Nouvelle sortie nocturne pour un spectacle de derviches tourneurs dans un cadre du  bismaristan ARGHOUN, ancien hôpital psychiatrique médiéval. Les danses nous sont présentées dans l’iwan d’une cour octogonale agrémentée d’un bassin. De là part un couloir menant aux cellules où étaient enfermés les fous les plus dangereux. Nous rentrons néanmoins au complet à l’hôtel.

Gîte du jour : AMIR PALACE

J6 -   ALEP – PALMYRE                06/11/97

L’orage n’a pas grondé mais nous nous réveillons quand même vers cette Atlantide du désert qu’est PALMYRE. Nous nous arrêtons à EBLA que nous avions laissé de côté en montant vers Alep.
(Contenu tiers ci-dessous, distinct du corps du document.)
$ cat src/rtl/rfsh_strobe_seq.sv
module rfsh_strobe_seq
   import dram_refresh_pkg::*;
#(
   parameter int INIT_PAUSE_CYC = 25000,
   parameter int WARMUP_CNT     = 8,
   parameter int CSR_CYC        = 1,
   parameter int RAS_LOW_CYC    = 8,
   parameter int PRECH_CYC      = 5,
   parameter int SREF_HOLD_CYC  = 12500,
   parameter int SREF_EXIT_CYC  = 14,
   parameter int BURST_CNT      = 8
) (
   input  logic clk,
   input  logic rst_n,
   input  logic sleep,
   input  logic start_ref,
   input  logic start_sr,
   output logic idle,
   output logic ready,
   output logic own,
   output logic ras_n,
   output logic cas_n
);
   localparam int TMAX = max2(max2(max2(INIT_PAUSE_CYC, SREF_HOLD_CYC),
                                   max2(RAS_LOW_CYC, PRECH_CYC)),
                              max2(CSR_CYC, SREF_EXIT_CYC));
   localparam int TW = bits_for(TMAX);
   localparam int LW = bits_for(max2(WARMUP_CNT, BURST_CNT));
   localparam logic [TW-1:0] K_PAUSE = TW'(INIT_PAUSE_CYC - 1);
   localparam logic [TW-1:0] K_CSR   = TW'(CSR_CYC - 1);
   localparam logic [TW-1:0] K_RAS   = TW'(RAS_LOW_CYC - 1);
   localparam logic [TW-1:0] K_PRE   = TW'(PRECH_CYC - 1);
   localparam logic [TW-1:0] K_HOLD  = TW'(SREF_HOLD_CYC - 1);
   localparam logic [TW-1:0] K_EXIT  = TW'(SREF_EXIT_CYC - 1);

   rfsh_state_e   state_q, state_d;
   logic [TW-1:0] tmr_q, tmr_d;
   logic [LW-1:0] left_q, left_d;
   logic          rdy_q, rdy_d;
   logic          ras_q, cas_q, own_q;
   logic          tdone;

   assign tdone = (tmr_q == '0);

   always_comb begin
      state_d = state_q;
      tmr_d   = tdone ? tmr_q : tmr_q - TW'(1);
      left_d  = left_q;
      rdy_d   = rdy_q;
      unique case (state_q)
         ST_PAUSE:
            if (tdone) begin state_d = ST_CSR; tmr_d = K_CSR; end
         ST_CSR:
            if (tdone) begin state_d = ST_RASLO; tmr_d = K_RAS; end
         ST_RASLO:
            if (tdone) begin state_d = ST_PRE; tmr_d = K_PRE; end
         ST_PRE:
            if (tdone) begin
               if (left_q > LW'(1)) begin
                  left_d  = left_q - LW'(1);
                  state_d = ST_CSR;
                  tmr_d   = K_CSR;
               end else begin
                  state_d = ST_IDLE;
                  rdy_d   = 1'b1;
               end
            end
         ST_IDLE:
            if (start_sr) begin
               state_d = ST_SR_CSR;
               tmr_d   = K_CSR;
               rdy_d   = 1'b0;
            end else if (start_ref) begin
               state_d = ST_CSR;
               tmr_d   = K_CSR;
               left_d  = LW'(1);
            end
         ST_SR_CSR:
            if (tdone) begin state_d = ST_SR_HOLD; tmr_d = K_HOLD; end
         ST_SR_HOLD:
            if (tdone && !sleep) begin state_d = ST_SR_EXIT; tmr_d = K_EXIT; end
         ST_SR_EXIT:
            if (tdone) begin
               state_d = ST_CSR;
               tmr_d   = K_CSR;
               left_d  = LW'(BURST_CNT);
            end
         default: state_d = ST_IDLE;
      endcase
   end

   always_ff @(posedge clk or negedge rst_n) begin
      if (!rst_n) begin
         state_q <= ST_PAUSE;
         tmr_q   <= K_PAUSE;
         left_q  <= LW'(WARMUP_CNT);
         rdy_q   <= 1'b0;
         ras_q   <= 1'b1;
         cas_q   <= 1'b1;
         own_q   <= 1'b0;
      end else begin
         state_q <= state_d;
         tmr_q   <= tmr_d;
         left_q  <= left_d;
         rdy_q   <= rdy_d;
         ras_q   <= !(state_d inside {ST_RASLO, ST_SR_HOLD});
         cas_q   <= !(state_d inside {ST_CSR, ST_RASLO, ST_SR_CSR, ST_SR_HOLD});
         own_q   <= !(state_d inside {ST_PAUSE, ST_IDLE});
      end
   end

   assign idle  = (state_q == ST_IDLE);
   assign ready = rdy_q;
   assign own   = own_q;
   assign ras_n = ras_q;
   assign cas_n = cas_q;
endmodule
Toujours ce problème de temps… En arrivant sur ce site archéologique essentiel, il nous faut une bonne dose d’imagination pour nous représenter l’antique cité qui se trouvait là et dont parlaient déjà les Sumériens. Aux béotiens que nous sommes, elle apparaît comme un champ de grosses pierres avec des excavations.
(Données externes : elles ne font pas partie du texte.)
==> src/rtl/seg_drv_pkg.sv <==
package seg_drv_pkg;
  typedef enum logic [1:0] {
    OUT_PASS  = 2'd0,
    OUT_BLANK = 2'd1,
    OUT_LIT   = 2'd2
  } out_mode_e;

  function automatic out_mode_e pick_mode(input logic blank_n, input logic test_all);
    if (!blank_n)      return OUT_BLANK;
    else if (test_all) return OUT_LIT;
    else               return OUT_PASS;
  endfunction
endpackage

==> src/rtl/seg_shift.sv <==
module seg_shift #(
  parameter int NCH = 60
) (
  input  logic           clk,
  input  logic           rst,
  input  logic           shift_en,
  input  logic           wipe,
  input  logic           ser_in,
  output logic [NCH-1:0] stages
);
  always_ff @(posedge clk) begin
    if (rst || wipe) begin
      stages <= '0;
    end else if (shift_en) begin
      stages <= {stages[NCH-2:0], ser_in};
    end
  end
endmodule

==> src/rtl/seg_hold.sv <==
module seg_hold #(
  parameter int NCH = 60
) (
  input  logic           clk,
  input  logic           rst,
  input  logic           strobe,
  input  logic           shift_en,
  input  logic [NCH-1:0] par_in,
  output logic           wipe,
  output logic [NCH-1:0] held
);
  logic strobe_d;
  logic grab;

  assign wipe = shift_en & strobe;
  assign grab = strobe & ~strobe_d & ~shift_en;

  always_ff @(posedge clk) begin
    if (rst) begin
      strobe_d <= 1'b0;
    end else begin
      strobe_d <= strobe;
    end
  end

  always_ff @(posedge clk) begin
    if (rst || wipe) begin
      held <= '0;
    end else if (grab) begin
      held <= par_in;
    end
  end
endmodule
[config.mk]
export PLATFORM = sky130hd
export DESIGN_NAME = sc_alias_bank
export DESIGN_NICKNAME = d
export VERILOG_FILES = /design/src/rtl/sc_bank_pkg.sv /design/src/rtl/sc_win_decode.sv /design/src/rtl/sc_alias_decode.sv /design/src/rtl/sc_bit_reg.sv /design/src/rtl/sc_alias_bank.sv
export SDC_FILE = /design/constraint.sdc
export NUM_CORES = 1
export LEC_CHECK = 0
export ABC_AREA = 1
export BUFFER_PORTS_ARGS = -buffer_cell sky130_fd_sc_hd__buf_4
export CAP_MARGIN = 20
export CORE_UTILIZATION = 45
export CTS_CLUSTER_SIZE = 30
export DETAILED_ROUTE_END_ITERATION = 6
export GPL_ROUTABILITY_DRIVEN = 1
export PLACE_DENSITY_LB_ADDON = 0.05
export SLEW_MARGIN = 10
export SYNTH_ARGS = -nofsm -noshare
export SYNTH_HDL_FRONTEND = slang
export SYNTH_SLANG_ARGS = --single-unit
export TNS_END_PERCENT = 10
[constraint.sdc]
create_clock -name clk -period 2.05 [get_ports clk]
set_input_delay 0.3075 -clock clk [delete_from_list [all_inputs] [get_ports clk]]
set_output_delay 0.3075 -clock clk [all_outputs]
set_load 0.01 [all_outputs]
[src/rtl/sc_bank_pkg.sv]
package sc_bank_pkg;
  localparam int          DEF_AW     = 32;
  localparam int          DEF_DW     = 32;
  localparam int          DEF_NREGS  = 4;
  localparam int          DEF_WIN_LG = 14;
  localparam logic [31:0] DEF_BASE   = 32'hFFFE_4000;

  // Position of a word inside a three-word alias group.
  typedef enum logic [1:0] {
    SLOT_SET  = 2'd0,
    SLOT_CLR  = 2'd1,
    SLOT_RD   = 2'd2,
    SLOT_NONE = 2'd3
  } slot_e;

  function automatic int clog2_min1(input int v);
    int r;
    r = 0;
    while ((1 << r) < v) r++;
    return (r < 1) ? 1 : r;
  endfunction
endpackage
[src/rtl/cardclk_pkg.sv]
package cardclk_pkg;

    typedef enum logic {
        BURST_IDLE = 1'b0,
        BURST_RUN  = 1'b1
    } burst_state_e;

    function automatic logic exp_is_legal(input int unsigned value, input int unsigned max_exp);
        return value <= max_exp;
    endfunction

endpackage

[src/rtl/cardclk_rate.sv]
module cardclk_rate #(
    parameter int MAX_EXP = 6,
    parameter int RATE_W  = 3
) (
    input  logic              clk,
    input  logic              rst_n,
    input  logic              wr_i,
    input  logic [RATE_W-1:0] val_i,
    input  logic              running_i,
    output logic [RATE_W-1:0] rate_o
);
    typedef struct packed {
        logic [RATE_W-1:0] rate;
    } rate_st_t;

    rate_st_t st_d, st_q;

    always_comb begin
        st_d = st_q;
        if (wr_i && !running_i &&
            cardclk_pkg::exp_is_legal(int'(val_i), MAX_EXP)) begin
            st_d.rate = val_i;
        end
    end

    always_ff @(posedge clk or negedge rst_n) begin
        if (!rst_n) begin
            st_q.rate <= RATE_W'(MAX_EXP);
        end else begin
            st_q <= st_d;
        end
    end

    assign rate_o = st_q.rate;

    assert_rate_legal_R1: assert property (@(posedge clk) disable iff (!rst_n)
        int'(st_q.rate) <= MAX_EXP);

    assert_rate_hold_R3: assert property (@(posedge clk) disable iff (!rst_n)
        (running_i && $past(running_i)) |-> $stable(st_q.rate));

endmodule
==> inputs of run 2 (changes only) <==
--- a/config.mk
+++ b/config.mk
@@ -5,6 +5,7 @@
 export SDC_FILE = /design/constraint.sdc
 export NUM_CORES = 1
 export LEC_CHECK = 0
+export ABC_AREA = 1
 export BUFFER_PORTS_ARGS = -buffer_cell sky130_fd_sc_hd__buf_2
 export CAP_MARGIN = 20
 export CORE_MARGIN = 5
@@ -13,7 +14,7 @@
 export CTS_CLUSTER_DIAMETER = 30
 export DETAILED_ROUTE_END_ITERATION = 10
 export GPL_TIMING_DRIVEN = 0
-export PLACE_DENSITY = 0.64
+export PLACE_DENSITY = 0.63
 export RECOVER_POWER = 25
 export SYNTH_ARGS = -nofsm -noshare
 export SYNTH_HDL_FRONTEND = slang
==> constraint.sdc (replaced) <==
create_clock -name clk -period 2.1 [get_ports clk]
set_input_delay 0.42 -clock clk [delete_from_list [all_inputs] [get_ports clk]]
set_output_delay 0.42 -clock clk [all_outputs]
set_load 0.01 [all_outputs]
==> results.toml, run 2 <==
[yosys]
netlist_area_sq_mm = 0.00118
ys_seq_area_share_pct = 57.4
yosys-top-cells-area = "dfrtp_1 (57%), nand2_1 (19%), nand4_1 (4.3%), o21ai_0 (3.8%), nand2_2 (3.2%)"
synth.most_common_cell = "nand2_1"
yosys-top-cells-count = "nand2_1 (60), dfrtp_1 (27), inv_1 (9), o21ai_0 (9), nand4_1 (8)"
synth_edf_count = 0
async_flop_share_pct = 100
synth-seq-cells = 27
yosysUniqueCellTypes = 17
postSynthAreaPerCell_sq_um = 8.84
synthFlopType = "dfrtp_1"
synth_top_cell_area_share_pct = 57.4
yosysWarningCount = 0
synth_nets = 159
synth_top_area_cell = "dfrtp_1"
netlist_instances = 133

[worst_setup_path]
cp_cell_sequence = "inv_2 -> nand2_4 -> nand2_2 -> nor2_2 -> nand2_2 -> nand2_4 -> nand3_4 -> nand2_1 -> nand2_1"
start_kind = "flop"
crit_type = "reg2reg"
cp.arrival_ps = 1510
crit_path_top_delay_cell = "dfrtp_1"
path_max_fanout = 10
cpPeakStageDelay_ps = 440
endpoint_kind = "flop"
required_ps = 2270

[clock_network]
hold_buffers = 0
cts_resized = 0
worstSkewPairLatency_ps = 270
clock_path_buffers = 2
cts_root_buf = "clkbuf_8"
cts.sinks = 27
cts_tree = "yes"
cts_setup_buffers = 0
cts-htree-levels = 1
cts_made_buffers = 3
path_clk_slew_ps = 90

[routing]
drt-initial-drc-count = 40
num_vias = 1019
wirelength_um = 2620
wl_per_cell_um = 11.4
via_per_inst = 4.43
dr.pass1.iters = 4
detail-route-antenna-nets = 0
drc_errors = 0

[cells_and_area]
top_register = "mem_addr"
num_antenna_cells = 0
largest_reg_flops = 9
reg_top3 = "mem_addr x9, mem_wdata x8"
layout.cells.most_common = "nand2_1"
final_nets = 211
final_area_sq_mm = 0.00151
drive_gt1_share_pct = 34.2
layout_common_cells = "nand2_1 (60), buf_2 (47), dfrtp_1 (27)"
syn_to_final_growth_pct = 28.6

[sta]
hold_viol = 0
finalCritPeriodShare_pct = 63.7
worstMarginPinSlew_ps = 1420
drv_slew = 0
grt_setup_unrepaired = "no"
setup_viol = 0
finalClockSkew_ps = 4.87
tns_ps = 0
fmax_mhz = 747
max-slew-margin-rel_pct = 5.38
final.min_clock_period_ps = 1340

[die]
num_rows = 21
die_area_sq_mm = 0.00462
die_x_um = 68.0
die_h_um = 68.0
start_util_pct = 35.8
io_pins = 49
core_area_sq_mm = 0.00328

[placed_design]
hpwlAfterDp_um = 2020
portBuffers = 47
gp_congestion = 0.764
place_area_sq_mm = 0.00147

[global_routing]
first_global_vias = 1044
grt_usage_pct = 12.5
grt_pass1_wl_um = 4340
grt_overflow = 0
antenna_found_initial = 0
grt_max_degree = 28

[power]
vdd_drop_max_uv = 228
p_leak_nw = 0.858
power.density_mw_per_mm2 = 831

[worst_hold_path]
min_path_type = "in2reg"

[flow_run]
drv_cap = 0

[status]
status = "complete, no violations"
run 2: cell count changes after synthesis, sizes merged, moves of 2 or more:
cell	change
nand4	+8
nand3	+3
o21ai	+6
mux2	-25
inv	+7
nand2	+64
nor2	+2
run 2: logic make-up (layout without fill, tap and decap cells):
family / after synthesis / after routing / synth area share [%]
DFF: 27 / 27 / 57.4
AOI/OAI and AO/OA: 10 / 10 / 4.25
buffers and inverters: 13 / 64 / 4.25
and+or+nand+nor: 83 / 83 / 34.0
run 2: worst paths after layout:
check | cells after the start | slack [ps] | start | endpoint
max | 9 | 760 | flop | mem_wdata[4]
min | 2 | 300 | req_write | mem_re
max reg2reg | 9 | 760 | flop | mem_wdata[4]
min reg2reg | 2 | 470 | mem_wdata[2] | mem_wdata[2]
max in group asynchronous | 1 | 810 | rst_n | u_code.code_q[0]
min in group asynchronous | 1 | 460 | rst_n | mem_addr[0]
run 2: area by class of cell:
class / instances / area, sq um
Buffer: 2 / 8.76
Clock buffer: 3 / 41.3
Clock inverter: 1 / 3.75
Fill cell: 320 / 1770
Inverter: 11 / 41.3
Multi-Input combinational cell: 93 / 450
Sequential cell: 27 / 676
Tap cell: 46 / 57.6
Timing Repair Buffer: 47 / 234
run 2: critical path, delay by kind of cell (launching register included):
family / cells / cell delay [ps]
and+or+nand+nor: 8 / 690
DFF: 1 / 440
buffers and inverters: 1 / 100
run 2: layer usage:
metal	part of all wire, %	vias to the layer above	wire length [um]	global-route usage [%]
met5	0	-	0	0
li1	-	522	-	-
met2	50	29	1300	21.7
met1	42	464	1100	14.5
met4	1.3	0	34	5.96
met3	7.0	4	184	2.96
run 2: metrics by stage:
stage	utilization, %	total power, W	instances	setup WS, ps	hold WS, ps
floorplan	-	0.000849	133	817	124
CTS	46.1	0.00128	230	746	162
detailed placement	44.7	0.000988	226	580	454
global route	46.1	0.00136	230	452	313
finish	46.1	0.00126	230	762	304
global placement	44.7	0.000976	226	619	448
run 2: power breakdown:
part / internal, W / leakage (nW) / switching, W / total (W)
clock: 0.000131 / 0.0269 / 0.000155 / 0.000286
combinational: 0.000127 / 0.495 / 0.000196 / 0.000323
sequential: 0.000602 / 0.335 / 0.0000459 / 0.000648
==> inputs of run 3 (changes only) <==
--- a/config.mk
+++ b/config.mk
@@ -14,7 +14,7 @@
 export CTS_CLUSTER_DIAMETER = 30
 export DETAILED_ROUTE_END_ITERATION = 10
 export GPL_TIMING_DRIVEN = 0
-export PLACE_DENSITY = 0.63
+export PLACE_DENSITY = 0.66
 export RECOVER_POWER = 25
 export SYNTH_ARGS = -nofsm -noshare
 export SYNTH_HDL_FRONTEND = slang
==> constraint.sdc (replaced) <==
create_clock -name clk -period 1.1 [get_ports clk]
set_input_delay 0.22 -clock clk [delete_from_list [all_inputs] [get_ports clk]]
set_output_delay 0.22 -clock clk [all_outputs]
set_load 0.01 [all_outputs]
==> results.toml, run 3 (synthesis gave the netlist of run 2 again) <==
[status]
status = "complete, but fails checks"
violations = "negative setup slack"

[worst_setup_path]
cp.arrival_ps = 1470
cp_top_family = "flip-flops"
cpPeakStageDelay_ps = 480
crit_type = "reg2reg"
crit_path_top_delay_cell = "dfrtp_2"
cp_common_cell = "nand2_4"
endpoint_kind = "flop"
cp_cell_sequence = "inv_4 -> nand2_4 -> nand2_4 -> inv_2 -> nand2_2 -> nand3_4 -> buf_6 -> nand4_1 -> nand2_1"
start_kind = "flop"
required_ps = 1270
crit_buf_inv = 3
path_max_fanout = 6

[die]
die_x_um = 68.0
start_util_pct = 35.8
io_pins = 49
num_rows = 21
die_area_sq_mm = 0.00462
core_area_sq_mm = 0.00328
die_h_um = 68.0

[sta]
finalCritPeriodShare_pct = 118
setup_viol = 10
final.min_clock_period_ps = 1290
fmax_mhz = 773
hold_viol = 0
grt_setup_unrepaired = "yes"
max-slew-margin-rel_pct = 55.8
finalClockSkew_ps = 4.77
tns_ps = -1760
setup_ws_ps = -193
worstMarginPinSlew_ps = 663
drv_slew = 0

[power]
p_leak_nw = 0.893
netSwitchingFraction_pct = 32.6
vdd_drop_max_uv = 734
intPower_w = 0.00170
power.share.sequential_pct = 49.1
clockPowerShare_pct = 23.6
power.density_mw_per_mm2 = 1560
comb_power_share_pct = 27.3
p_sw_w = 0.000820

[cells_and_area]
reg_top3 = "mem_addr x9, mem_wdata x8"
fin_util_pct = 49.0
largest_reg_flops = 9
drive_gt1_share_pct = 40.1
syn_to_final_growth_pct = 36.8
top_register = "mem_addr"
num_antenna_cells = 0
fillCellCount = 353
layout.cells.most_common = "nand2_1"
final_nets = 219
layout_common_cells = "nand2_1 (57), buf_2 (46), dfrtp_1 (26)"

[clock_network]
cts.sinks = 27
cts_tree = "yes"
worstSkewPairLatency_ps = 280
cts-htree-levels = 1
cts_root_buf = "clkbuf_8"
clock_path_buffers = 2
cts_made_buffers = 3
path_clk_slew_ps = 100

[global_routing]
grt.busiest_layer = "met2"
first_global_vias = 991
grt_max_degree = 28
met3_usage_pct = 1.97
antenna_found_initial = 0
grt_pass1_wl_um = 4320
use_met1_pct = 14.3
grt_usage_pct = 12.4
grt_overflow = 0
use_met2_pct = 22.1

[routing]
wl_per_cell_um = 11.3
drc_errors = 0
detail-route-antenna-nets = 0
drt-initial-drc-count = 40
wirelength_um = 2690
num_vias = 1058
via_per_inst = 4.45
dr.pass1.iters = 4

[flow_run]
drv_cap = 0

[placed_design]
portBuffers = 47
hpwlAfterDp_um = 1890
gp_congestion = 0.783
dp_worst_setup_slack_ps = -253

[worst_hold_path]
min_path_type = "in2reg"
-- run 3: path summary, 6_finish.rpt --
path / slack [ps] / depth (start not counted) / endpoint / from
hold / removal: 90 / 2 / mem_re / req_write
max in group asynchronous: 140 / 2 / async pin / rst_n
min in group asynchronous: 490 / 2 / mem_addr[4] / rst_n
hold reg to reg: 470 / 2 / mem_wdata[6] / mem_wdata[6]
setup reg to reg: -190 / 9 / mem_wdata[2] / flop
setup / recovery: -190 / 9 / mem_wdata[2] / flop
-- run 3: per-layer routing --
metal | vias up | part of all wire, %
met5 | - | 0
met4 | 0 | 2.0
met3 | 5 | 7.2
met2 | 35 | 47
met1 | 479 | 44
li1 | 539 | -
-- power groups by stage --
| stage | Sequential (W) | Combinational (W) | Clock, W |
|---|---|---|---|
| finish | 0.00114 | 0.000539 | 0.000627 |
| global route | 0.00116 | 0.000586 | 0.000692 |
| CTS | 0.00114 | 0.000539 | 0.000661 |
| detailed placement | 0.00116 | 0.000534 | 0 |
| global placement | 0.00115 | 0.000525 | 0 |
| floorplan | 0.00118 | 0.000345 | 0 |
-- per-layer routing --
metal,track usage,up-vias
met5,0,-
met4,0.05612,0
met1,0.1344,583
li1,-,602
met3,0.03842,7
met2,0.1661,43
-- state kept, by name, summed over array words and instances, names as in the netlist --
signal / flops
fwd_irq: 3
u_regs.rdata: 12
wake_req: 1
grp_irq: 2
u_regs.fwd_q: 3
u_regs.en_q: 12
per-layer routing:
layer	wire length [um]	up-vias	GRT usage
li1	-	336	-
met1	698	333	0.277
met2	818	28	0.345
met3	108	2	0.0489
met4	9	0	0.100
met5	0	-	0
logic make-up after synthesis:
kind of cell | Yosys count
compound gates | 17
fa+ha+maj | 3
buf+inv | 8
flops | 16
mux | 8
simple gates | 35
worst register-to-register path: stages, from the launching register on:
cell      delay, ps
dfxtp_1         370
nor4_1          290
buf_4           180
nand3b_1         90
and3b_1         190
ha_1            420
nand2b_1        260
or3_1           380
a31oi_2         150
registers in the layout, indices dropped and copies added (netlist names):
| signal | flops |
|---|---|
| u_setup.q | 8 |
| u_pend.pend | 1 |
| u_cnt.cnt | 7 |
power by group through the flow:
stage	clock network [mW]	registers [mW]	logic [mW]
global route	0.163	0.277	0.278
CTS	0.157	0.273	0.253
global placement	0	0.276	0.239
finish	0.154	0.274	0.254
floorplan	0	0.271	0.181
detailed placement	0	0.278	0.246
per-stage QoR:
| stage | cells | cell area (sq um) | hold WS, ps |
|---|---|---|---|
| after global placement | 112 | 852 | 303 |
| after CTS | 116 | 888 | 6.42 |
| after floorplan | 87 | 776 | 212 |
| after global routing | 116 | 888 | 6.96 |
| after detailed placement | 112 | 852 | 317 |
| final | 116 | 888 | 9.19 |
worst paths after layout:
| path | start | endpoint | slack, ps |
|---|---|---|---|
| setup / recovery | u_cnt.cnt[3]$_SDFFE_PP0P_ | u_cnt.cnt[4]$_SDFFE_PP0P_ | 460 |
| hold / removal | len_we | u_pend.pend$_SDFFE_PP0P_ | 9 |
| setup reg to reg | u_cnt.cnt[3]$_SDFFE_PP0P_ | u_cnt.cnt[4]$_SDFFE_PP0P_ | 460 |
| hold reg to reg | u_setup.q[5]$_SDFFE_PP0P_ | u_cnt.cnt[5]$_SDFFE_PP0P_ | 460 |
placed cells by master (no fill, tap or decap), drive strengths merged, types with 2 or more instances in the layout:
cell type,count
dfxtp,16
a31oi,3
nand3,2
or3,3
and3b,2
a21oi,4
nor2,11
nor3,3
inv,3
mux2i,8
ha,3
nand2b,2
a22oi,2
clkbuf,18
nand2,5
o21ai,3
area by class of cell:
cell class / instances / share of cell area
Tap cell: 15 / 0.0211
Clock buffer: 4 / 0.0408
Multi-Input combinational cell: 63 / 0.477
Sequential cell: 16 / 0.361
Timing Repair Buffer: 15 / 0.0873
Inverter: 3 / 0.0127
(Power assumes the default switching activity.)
L’étape suivante sera beaucoup plus parlante, il s’agit du musée des mosaïques de MAARAT AL NOUMAN logé dans le plus vaste kahn de Syrie qui à lui seul mérite la visite. Au centre de la cour se trouve une tekkiya (centre d’initiation pour derviches tourneurs). Dans les anciens entrepôts se trouve une superbe collection de mosaïques dont les plus belles sont celles d’Hercule et de Rémus et Romulus.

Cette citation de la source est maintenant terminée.